Los trastornos del sueño afectan a una gran parte de la población, y pueden provocar serios desajustes en el ciclo natural de nuestro ritmo diario. Uno de los más comunes es el insomnio, que nos dificulta conciliar el sueño o provoca que nos despertemos en mitad de la noche, y que puede deberse a causas como el estrés o los malos hábitos.

Los astronautas de la NASA lo tienen aún más complicado para establecer unos períodos de sueño correctos cuando están en el espacio, ya que se enfrentan a desafíos como dormir sin gravedad, con poco espacio, viajando entre diferentes zonas horarias y con constantes interrupciones del ritmo circadiano.

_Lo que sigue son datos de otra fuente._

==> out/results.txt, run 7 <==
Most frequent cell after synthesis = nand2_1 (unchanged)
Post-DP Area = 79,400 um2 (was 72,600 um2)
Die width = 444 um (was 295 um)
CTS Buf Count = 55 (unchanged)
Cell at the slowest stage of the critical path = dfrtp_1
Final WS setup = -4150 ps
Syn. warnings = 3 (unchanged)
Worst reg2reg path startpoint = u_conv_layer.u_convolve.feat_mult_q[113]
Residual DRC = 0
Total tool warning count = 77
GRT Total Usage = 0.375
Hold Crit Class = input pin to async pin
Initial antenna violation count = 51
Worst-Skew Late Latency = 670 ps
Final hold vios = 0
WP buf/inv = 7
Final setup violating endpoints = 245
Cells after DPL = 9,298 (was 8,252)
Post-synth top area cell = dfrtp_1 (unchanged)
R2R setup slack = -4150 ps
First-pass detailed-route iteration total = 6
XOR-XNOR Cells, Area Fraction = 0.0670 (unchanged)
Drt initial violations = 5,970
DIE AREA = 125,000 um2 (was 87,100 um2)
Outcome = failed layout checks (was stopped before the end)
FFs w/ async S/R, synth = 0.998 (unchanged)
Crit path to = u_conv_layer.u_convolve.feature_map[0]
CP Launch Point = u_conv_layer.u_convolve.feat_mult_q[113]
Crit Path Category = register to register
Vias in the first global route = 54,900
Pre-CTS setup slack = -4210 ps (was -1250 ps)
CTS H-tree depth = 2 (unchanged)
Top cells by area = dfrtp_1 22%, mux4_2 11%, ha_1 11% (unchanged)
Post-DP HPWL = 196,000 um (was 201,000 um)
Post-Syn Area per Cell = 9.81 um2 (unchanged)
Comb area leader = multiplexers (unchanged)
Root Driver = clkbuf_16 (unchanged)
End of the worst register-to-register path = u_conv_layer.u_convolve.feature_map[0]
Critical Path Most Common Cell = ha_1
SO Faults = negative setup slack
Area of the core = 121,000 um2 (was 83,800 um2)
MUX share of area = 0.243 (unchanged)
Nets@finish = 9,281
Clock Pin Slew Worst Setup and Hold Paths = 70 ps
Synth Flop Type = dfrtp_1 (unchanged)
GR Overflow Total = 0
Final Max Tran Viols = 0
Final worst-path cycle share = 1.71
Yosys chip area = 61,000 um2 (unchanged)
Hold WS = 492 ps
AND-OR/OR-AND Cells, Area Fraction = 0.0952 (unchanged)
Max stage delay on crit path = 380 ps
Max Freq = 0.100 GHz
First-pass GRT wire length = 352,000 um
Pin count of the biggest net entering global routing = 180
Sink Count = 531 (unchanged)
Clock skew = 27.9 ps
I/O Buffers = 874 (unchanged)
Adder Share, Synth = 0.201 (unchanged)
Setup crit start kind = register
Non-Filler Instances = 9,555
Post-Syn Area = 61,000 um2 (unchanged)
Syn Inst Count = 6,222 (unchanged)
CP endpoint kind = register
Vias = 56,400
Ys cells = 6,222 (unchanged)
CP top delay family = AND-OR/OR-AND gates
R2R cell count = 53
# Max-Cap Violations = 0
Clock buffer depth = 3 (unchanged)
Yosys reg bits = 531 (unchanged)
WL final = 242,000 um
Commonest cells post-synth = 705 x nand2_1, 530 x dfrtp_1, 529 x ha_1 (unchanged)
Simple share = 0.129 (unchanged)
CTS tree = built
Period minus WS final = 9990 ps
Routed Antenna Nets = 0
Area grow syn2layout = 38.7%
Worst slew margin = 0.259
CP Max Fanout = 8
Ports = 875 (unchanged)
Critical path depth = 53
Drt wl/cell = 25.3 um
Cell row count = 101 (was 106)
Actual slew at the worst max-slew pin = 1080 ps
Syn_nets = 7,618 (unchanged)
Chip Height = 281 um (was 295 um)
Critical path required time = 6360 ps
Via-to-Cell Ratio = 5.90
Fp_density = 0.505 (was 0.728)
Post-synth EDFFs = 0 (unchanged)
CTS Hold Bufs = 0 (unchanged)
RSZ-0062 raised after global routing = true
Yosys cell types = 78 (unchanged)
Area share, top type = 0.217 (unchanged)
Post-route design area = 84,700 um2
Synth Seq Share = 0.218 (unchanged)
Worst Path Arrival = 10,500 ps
==> try-willow: inputs <==
// stopwatch
module stopwatch(clk, rst, btnS, btnR, sw, an, seg);
input clk;
input rst;
input btnS, btnR;
input [7:0] sw;
output reg [3:0] an;
output reg [7:0] seg;
reg [3:0] seg_value;
wire [3:0] seg3, seg2, seg1, seg0;
reg adj_sec;
reg adj;
reg digits_on;
wire one_hz_clk;
wire two_hz_clk;
wire segment_clk;
wire blink_clk;
wire debounce_clk;
wire one_hz_rise;
wire two_hz_rise;
wire segment_rise;
wire blink_rise;
wire debounce_rise;
reg [31:0] sec_counter;
reg [1:0] seg_index;
clock #(.start_time(0), .end_time(200)) my_one_hz_clk(.in(clk), .rst(rst), .out(one_hz_clk), .rise(one_hz_rise));
clock #(.start_time(0), .end_time(100)) my_two_hz_clk(.in(clk), .rst(rst), .out(two_hz_clk), .rise(two_hz_rise));
clock #(.start_time(0), .end_time(4)) my_segment_clk(.in(clk), .rst(rst), .out(segment_clk), .rise(segment_rise));
clock #(.start_time(0), .end_time(20)) my_blink_clk(.in(clk), .rst(rst), .out(blink_clk), .rise(blink_rise));
clock #(.start_time(0), .end_time(10)) my_debounce_clk(.in(clk), .rst(rst), .out(debounce_clk), .rise(debounce_rise));
wire [1:0] next_index = seg_index + 2'd1;
assign seg0 = (sec_counter % 60)  % 10;
assign seg1 = (sec_counter % 60)  / 10;
  ...
Settings: LEC_CHECK=0, ABC_AREA=1, CAP_MARGIN=20, CORE_ASPECT_RATIO=0.5, CORE_MARGIN=2, CORE_UTILIZATION=72, CTS_CLUSTER_DIAMETER=345, CTS_CLUSTER_SIZE=96, PLACE_DENSITY=0.36, SETUP_SLACK_MARGIN=-1.03, SLEW_MARGIN=20, TNS_END_PERCENT=5; clock period 11.7 ns.
run.sh (not shown) runs the stock make flow with config.mk's settings and CLKGATE_MAP_FILE=.
==> inputs of try-violet, as changes to try-willow <==
==> flow/config.mk (replaced) <==
export PLATFORM = sky130hd
export DESIGN_NAME = stopwatch
export DESIGN_NICKNAME = stopwatch
export VERILOG_FILES = /design/flow/design.v
export SDC_FILE = /design/flow/constraint.sdc
export NUM_CORES = 4
export LEC_CHECK = 0
export ABC_AREA = 1
export CAP_MARGIN = 20
export CORE_MARGIN = 2
export CORE_UTILIZATION = 72
export CTS_CLUSTER_DIAMETER = 192
export CTS_CLUSTER_SIZE = 99
export PLACE_DENSITY = 0.4
export SETUP_SLACK_MARGIN = -1.54
export SLEW_MARGIN = 20
==> flow/constraint.sdc (replaced) <==
create_clock -name core_clock -period 15.5 [get_ports {clk}]
set_input_delay 3.1000 -clock core_clock [delete_from_list [all_inputs] [get_ports {clk}]]
set_output_delay 3.1000 -clock core_clock [all_outputs]
set_load 0.01 [all_outputs]
==> inputs of try-indigo, as changes to try-willow <==
==> flow/config.mk (replaced) <==
export PLATFORM = sky130hd
export DESIGN_NAME = stopwatch
export DESIGN_NICKNAME = stopwatch
export VERILOG_FILES = /design/flow/design.v
export SDC_FILE = /design/flow/constraint.sdc
export NUM_CORES = 4
export LEC_CHECK = 0
export CAP_MARGIN = 20
export CORE_MARGIN = 2
export CORE_UTILIZATION = 66
export MAX_ROUTING_LAYER = met4
export SLEW_MARGIN = 20
export TNS_END_PERCENT = 5
==> flow/constraint.sdc (replaced) <==
create_clock -name core_clock -period 19.0 [get_ports {clk}]
set_input_delay 3.8000 -clock core_clock [delete_from_list [all_inputs] [get_ports {clk}]]
set_output_delay 3.8000 -clock core_clock [all_outputs]
set_load 0.01 [all_outputs]
==> summary.txt <==
run metrics: top cells, area dfxtp_1 16%, nand2_1 15%, inv_1 7.2%, Die Span Y 140 um, total core area 0.0362 mm^2, Post-synth seq share 16.3%, Chip Width 277 um, Stopped at 3_5_place_dp, Cell Rows 49, XOR Share, Synth 6.59%, status stopped before the end, Error [ERROR DPL-0033] detailed placement checks failed during check placement., Cell Area, Synth 0.0267 mm^2, MUX area fraction 0.112%
(the above is from try-willow)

Por ello, han establecido una serie de trucos y pautas básicas para dormir lo mejor posible, y cuidar sus horas de descanso en la medida de lo posible. Algunos de estos trucos también son aplicables a quienes nos encontramos en la superficie terrestre, y pueden resultarnos muy útiles para conciliar mejor el sueño, con todos los beneficios que ello implica.

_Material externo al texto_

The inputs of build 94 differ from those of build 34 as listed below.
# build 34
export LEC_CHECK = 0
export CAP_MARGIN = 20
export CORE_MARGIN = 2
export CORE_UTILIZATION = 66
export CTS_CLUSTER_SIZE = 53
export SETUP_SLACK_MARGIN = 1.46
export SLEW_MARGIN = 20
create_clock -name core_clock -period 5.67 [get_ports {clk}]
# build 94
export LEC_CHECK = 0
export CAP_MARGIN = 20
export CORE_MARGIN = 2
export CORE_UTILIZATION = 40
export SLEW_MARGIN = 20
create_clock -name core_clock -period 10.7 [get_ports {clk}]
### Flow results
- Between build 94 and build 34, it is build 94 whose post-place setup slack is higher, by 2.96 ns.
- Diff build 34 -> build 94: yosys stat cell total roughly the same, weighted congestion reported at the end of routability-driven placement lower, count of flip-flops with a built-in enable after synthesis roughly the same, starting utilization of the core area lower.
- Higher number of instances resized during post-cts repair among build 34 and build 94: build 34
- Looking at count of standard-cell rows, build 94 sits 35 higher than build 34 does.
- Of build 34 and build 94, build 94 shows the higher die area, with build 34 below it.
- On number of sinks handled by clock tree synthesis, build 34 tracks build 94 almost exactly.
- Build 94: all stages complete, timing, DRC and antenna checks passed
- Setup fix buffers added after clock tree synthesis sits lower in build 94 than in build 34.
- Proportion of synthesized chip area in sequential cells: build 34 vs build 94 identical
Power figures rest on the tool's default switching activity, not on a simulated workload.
Setup of JK:
==> flow/design.v <==
module SatTruncFP
  #(
    parameter	NB_XI  	= 20,
    parameter	NBF_XI	= 12,
    parameter	NB_XO	= 8,
    parameter	NBF_XO	= 6
    )
   (
    input [(NB_XI)-1:0]  i_data,
    output [(NB_XO)-1:0] o_data
    );
   localparam	NBI_XI	=	NB_XI	-	NBF_XI;
   localparam	NBI_XO	=	NB_XO	-	NBF_XO;
   wire [NB_XO-1:0] 	 aux_Sat;
   wire [NBF_XO-1:0] 	 aux_trunc;
   wire 		 condicion;
   wire [NB_XO-1:0] 	 resultado1;
   wire [NB_XO-1:0] 	 resultado2;
	generate
	   if (NBF_XI >= NBF_XO)
	     begin
		assign	aux_trunc = i_data[(NBF_XI-1):(NBF_XI - NBF_XO)];
	     end
	   else
	     begin
		assign	aux_trunc = {i_data[NBF_XI-1:0],{(NBF_XO - NBF_XI){1'b0}}};
	     end
	   if (NBI_XI > NBI_XO)
	     begin
		assign	condicion		=	(i_data[(NB_XI-2)-:(NBI_XI-NBI_XO)] == {(NBI_XI-NBI_XO){i_data[NB_XI-1]}});
		assign	resultado1		=	{i_data[(NB_XI-1)],{(NB_XO-1){~i_data[(NB_XI-1)]}}};
		assign	resultado2		=	{i_data[(NB_XI-1)],i_data[NBF_XI +:NBI_XO-1],aux_trunc};
		assign	aux_Sat			=	condicion	?	resultado2	:	resultado1;
	     end
	   else
	     begin
		if (NBI_XO == NBI_XI)
                  assign  aux_Sat = {i_data[(NB_XI-1)-:NBI_XI],aux_trunc};
		else
		  assign  aux_Sat	= {{(NBI_XO - NBI_XI){i_data[NB_XI-1]}},i_data[(NB_XI-1)-:NBI_XI],aux_trunc};
	     end
	endgenerate
   assign	o_data=aux_Sat;
endmodule
==> 01-22 <==
// cpu
module cpu(clk,reset,s,load,in,out,N,V,Z,w);
  input clk, reset, s, load;
  input [15:0] in;
  output [15:0] out;
  output N, V, Z, w;
  wire [15:0] instruction_out;
  wire loada,loadb,loads,loadc,write,asel,bsel;
  wire [2:0] status;
  wire [1:0] op, ALUop, shift, vsel;
  wire [2:0] opcode, readnum, writenum, nsel;  
  wire [15:0] sximm5, sximm8; 
  wire [15:0] mdata = 16'b0;
  wire [7:0] PC = 8'b0;
  vDFFE #(16) instruct_reg(clk, load , in, instruction_out);  
  instruct_decoder decoder(   .instruction_out(instruction_out),
			        .nsel(nsel),
				.opcode(opcode),
				.op(op),
				.ALUop(ALUop),
				.sximm5(sximm5),
				.sximm8(sximm8),
				.shift(shift),
				.readnum(readnum),
				.writenum(writenum)
  );
  FSM state_machine(    .clk(clk),
			.reset(reset),
			.s(s),
			.w(w),
			.opcode(opcode),
			.op(op),
			.nsel(nsel),
			.loada(loada),
			.loadb(loadb),
			.loadc(loadc),
			.loads(loads),
			.vsel(vsel),
			.write(write),
			.asel(asel),
			.bsel(bsel)
  );
  datapath DP(          .clk(clk),
			.readnum(readnum),
			.writenum(writenum),
			.write(write),
			.vsel(vsel),
			.loada(loada),
			.loadb(loadb),
			.loadc(loadc),
			.loads(loads),
			.shift(shift),
			.ALUop(ALUop),
			.asel(asel),
			.bsel(bsel),
			.mdata(mdata),
			.status(status),
			.C(out),
			.sximm8(sximm8),
			.sximm5(sximm5),
			.PC(PC)
  );	
  assign N = status[0];
  assign V = status[1]; 
  assign Z = status[2];  
endmodule
Settings: LEC_CHECK=0, ABC_AREA=0, CAP_MARGIN=20, CORE_MARGIN=2, CORE_UTILIZATION=70, CTS_CLUSTER_SIZE=31, PLACE_DENSITY=0.37, SETUP_SLACK_MARGIN=-0.3, SLEW_MARGIN=20; clock period 3.69 ns.
run.sh (not shown) runs the stock make flow with config.mk's settings and CLKGATE_MAP_FILE=.
==> 12-09: changes against 01-22 <==
Settings changed: ABC_AREA 0 to 1, CELL_PAD_IN_SITES_DETAIL_PLACEMENT set to 0, CORE_UTILIZATION 70 to 72, CTS_CLUSTER_DIAMETER set to 334, CTS_CLUSTER_SIZE 31 to 49, HOLD_SLACK_MARGIN set to 0.3, MIN_ROUTING_LAYER set to met1, PLACE_DENSITY 0.37 to unset, PLACE_DENSITY_LB_ADDON set to 0.04, SETUP_SLACK_MARGIN -0.3 to -0.02.
==> flow/constraint.sdc (replaced) <==
create_clock -name core_clock -period 3.02 [get_ports {clk}]
set_input_delay 0.6040 -clock core_clock [delete_from_list [all_inputs] [get_ports {clk}]]
set_output_delay 0.6040 -clock core_clock [all_outputs]
set_load 0.01 [all_outputs]
==> 02-02: changes against 01-22 <==
Settings changed: ABC_AREA 0 to 1, CAP_MARGIN 20 to 35, CORE_UTILIZATION 70 to 68, CTS_CLUSTER_SIZE 31 to 10, SETUP_SLACK_MARGIN -0.3 to unset, TNS_END_PERCENT set to 5.
==> flow/constraint.sdc (replaced) <==
create_clock -name core_clock -period 3.04 [get_ports {clk}]
set_input_delay 0.6080 -clock core_clock [delete_from_list [all_inputs] [get_ports {clk}]]
set_output_delay 0.6080 -clock core_clock [all_outputs]
set_load 0.01 [all_outputs]
==> 12-12: changes against 01-22 <==
Settings changed: ABC_AREA 0 to 1, CORE_UTILIZATION 70 to 68, CTS_CLUSTER_SIZE 31 to unset, PLACE_DENSITY 0.37 to unset, SETUP_SLACK_MARGIN -0.3 to unset, TNS_END_PERCENT set to 5.
==> flow/constraint.sdc (replaced) <==
create_clock -name core_clock -period 3.04 [get_ports {clk}]
set_input_delay 0.6080 -clock core_clock [delete_from_list [all_inputs] [get_ports {clk}]]
set_output_delay 0.6080 -clock core_clock [all_outputs]
set_load 0.01 [all_outputs]
==> notes <==
Via count is about the same in 12-12 and 01-22.
Between 12-12 and 01-22, the lower setup slack is in 01-22 (gap 0.0098 ns).
In 01-22 the cell count is smaller than in 12-12, by about 10%.
12-09 aborted during global routing (5_1_grt). 12-12 finished but fails on setup timing. 02-02 ended with an error in global routing (5_1_grt). 01-22 ran to the end with violations: setup timing.
First-iteration DRC count: 12-12 is lower than 01-22 (about 25%).
In synthesized cell count, 12-12 and 12-09 do not differ.
Of 01-22 and 12-12, 12-12 has the higher cell area (gap about 1.6%, measured against 12-12).
Utilization: 01-22 is higher than 12-12 (2.2 points).
Of 12-12 and 01-22, 12-12 has the higher combinational power (gap about 8%, measured against 01-22).
Against 12-12, the non-clock buffer count of 01-22 is lower by 11.
Between 01-22 and 12-12, the lower wire length is in 12-12 (gap about 5%, measured against 12-12).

Trucos de la NASA para dormir

Estos son los siete trucos que menciona la NASA para obtener una mayor disciplina que nos permita establecer correctamente nuestros períodos de sueño:

  • Horarios de sueño y vigilia. Lo ideal es tener unos horarios de sueño que sean lo más fijos posible, para que nuestro cuerpo se acostumbre a ellos. Si nos vamos a la cama cada día a una hora y nos despertamos en momentos diferentes, será más difícil para nuestro cuerpo. Los astronautas empiezan a practicar los horarios de sueño a los que van a verse sometidos desde unos días antes de ir a la estación espacial.
  • Educación y adiestramiento para el sueño. Para cuidar una mayor calidad de sueño, la NASA recomienda vigilar aspectos como «un horario de ejercicio apropiado, minimizar la luz de los dispositivos digitales por la noche y una dieta bien pensada».
  • El entorno para dormir. En el espacio es más complicado que el entorno sea plenamente apropiado para dormir, pero tratan de conseguirlo con los recursos de los que disponen. Hay aspectos cruciales como la temperatura, la iluminación, el flujo de aire o el ruido, a los que podemos sumar algo tan importante como un colchón lo más cómodo posible para descansar en las mejores condiciones.
  • La luz. Los astronautas de la estación espacial llegan a ver hasta 16 amaneceres al día, y para combatir esta situación utilizan unos módulos de iluminación en estado sólido (SSLA), que les permiten «ajustar el espectro de color y la intensidad de la luz», lo cual definen como una contramedida de la interrupción del sistema circadiano que facilita que su cuerpo se adapte y pueda descansar mejor.
  • Fármacos sin receta para el sueño y el estado de alerta. La NASA destaca la «melatonina, una hormona que se produce naturalmente y que funciona para regular los ciclos del día y la noche», como una de las soluciones para hacer frente a los «horarios fuera de lo normal».
  • Terapia cognitivo-conductual del sueño. Las técnicas cognitivo-conductuales son especialmente útiles cuando solemos ir a la cama con pensamientos que en la cabeza que prolongan indeseadamente nuestro estado de vigilia. Existen diversas técnicas de este tipo que nos ayudan a establecer rutinas para conciliar el sueño de manera más efectiva.
  • Intervenciones farmacológicas. Esto lo consideran como el último recurso, si todo lo anterior no es suficiente para dormir en buenas condiciones. Según explican, hay tres tipos de medicamentos que pueden utilizar para descansar mejor: cronobiológicos, hipnóticos y de alerta.